Business & Tech

Overlook Medical Center Pursues Plans for Helipad

Hospital has filed an application with the state Department of Transportation seeking approval to build a helipad to transport stroke victims.

Atlantic Health System's Overlook Medical Center filed an application with the New Jersey Department of Transportation Wednesday seeking approval to build a helipad in order to advance the hospital's stroke center. 

As New Jersey’s leading provider of Neuroscience care, Overlook houses the Atlantic Neuroscience Institute (ANI), which serves as the hub for the New Jersey Stroke Network, a group of hospitals treating 40 percent of the state’s stroke patients, according to the hospital, which maintains that constructing a helipad will play a vital role in its continued development as the premier stroke center in the state. 

“Overlook Medical Center has assembled a team of the best and brightest neuroscience practitioners in the nation,” said Alan Lieber, president, Overlook Medical Center. “Without a helipad, we are losing valuable, life-saving opportunities to engage these doctors. With our staff’s ability to provide innovative care and expertise, a helipad is essential to ensuring stroke victims in critical, time sensitive situations can access our facility.”

The helipad would be designed specifically for hospital-to-hospital transport of patients requiring advanced neurological care, according to the medical center, and is intended to shorten transportation-related delays for stroke patients in need of urgent, highly-specialized care when time is of the essence, according to Overlook, which estimates the number of flights to range from five to nine per month.

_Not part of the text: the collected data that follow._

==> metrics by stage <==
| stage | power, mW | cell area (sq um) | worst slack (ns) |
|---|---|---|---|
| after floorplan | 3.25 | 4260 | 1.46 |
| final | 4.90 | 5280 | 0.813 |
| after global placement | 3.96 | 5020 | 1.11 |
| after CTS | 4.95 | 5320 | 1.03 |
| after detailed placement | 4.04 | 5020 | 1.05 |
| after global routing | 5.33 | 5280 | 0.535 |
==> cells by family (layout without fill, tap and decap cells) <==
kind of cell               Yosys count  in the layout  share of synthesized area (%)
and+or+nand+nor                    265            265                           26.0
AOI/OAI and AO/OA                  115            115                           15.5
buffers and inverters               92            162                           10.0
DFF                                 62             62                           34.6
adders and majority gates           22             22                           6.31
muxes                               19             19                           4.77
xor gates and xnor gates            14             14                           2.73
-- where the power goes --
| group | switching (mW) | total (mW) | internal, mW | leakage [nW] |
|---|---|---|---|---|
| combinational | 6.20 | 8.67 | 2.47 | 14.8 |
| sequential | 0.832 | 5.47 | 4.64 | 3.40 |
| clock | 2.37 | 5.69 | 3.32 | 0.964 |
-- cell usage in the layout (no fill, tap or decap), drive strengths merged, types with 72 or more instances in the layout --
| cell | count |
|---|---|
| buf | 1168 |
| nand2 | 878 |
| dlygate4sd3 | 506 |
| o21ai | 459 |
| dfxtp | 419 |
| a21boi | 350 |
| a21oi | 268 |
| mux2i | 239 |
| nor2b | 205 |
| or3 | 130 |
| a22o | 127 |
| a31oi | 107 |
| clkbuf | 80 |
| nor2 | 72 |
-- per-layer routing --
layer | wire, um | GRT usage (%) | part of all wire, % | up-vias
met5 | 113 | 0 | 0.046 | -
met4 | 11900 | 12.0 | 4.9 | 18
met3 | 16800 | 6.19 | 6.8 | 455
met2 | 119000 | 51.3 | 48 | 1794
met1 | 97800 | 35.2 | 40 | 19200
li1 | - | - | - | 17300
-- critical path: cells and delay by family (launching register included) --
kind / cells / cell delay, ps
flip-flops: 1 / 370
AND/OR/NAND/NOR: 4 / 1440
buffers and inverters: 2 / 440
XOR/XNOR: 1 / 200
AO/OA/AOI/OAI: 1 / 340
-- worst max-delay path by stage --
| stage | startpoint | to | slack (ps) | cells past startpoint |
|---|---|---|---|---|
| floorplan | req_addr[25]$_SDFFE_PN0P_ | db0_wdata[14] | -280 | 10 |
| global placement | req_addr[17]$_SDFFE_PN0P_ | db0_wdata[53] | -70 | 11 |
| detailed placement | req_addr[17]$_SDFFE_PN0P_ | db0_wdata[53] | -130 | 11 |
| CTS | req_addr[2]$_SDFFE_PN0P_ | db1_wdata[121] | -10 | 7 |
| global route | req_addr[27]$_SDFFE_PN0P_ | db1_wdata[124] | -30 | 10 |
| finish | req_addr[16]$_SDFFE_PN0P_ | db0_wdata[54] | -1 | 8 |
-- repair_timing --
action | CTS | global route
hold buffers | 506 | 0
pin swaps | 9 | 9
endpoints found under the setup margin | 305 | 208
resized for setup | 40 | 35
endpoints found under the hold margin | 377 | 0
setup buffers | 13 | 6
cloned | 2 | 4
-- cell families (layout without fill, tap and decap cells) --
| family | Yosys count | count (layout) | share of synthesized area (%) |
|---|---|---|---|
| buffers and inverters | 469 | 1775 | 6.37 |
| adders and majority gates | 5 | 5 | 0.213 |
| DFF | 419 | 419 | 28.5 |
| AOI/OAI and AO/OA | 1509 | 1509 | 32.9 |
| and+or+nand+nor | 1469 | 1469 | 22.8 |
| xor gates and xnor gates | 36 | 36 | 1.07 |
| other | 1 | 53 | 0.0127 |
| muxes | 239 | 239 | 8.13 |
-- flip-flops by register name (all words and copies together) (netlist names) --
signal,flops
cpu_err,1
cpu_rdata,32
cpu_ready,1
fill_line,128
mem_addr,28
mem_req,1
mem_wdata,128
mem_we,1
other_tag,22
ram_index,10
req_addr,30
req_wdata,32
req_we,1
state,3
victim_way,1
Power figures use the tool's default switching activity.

In the past, Overlook's proposal to build a helipad drew the ire of residents who mobilized to form Citizens Against the Helipad. The grassroots group was encouraged earlier this year when Superior Court Judge Karen Cassidy affirmed the Summit Zoning Board's 2010 rejection of the project. In a letter to the editor, the group anticipated that Overlook would continue to pursue the helipad and vowed to once again fight the plan.

In a press release, the medical center stated that the helipad would not be used to receive trauma patients from the surrounding area – a concern expressed by some Summit residents because Overlook Medical Center is not a trauma center and is incapable of becoming one. Atlantic Health System’s Morristown Medical Center, a short distance away, already serves that purpose, and would be the receiving facility for trauma-related transfers.

Because the goal of the helipad is to expedite the treatment of stroke victims – a very specific group of patients – the small number of flights into Overlook Medical Center would not result in significant economic gain for the hospital, which is a not-for-profit facility, the center stated. 

“Overlook Medical Center presented a clear case for the important need of a helipad at its facility, and looks forward to hearing from the New Jersey Department of Transportation with regard to this application,” said Lieber.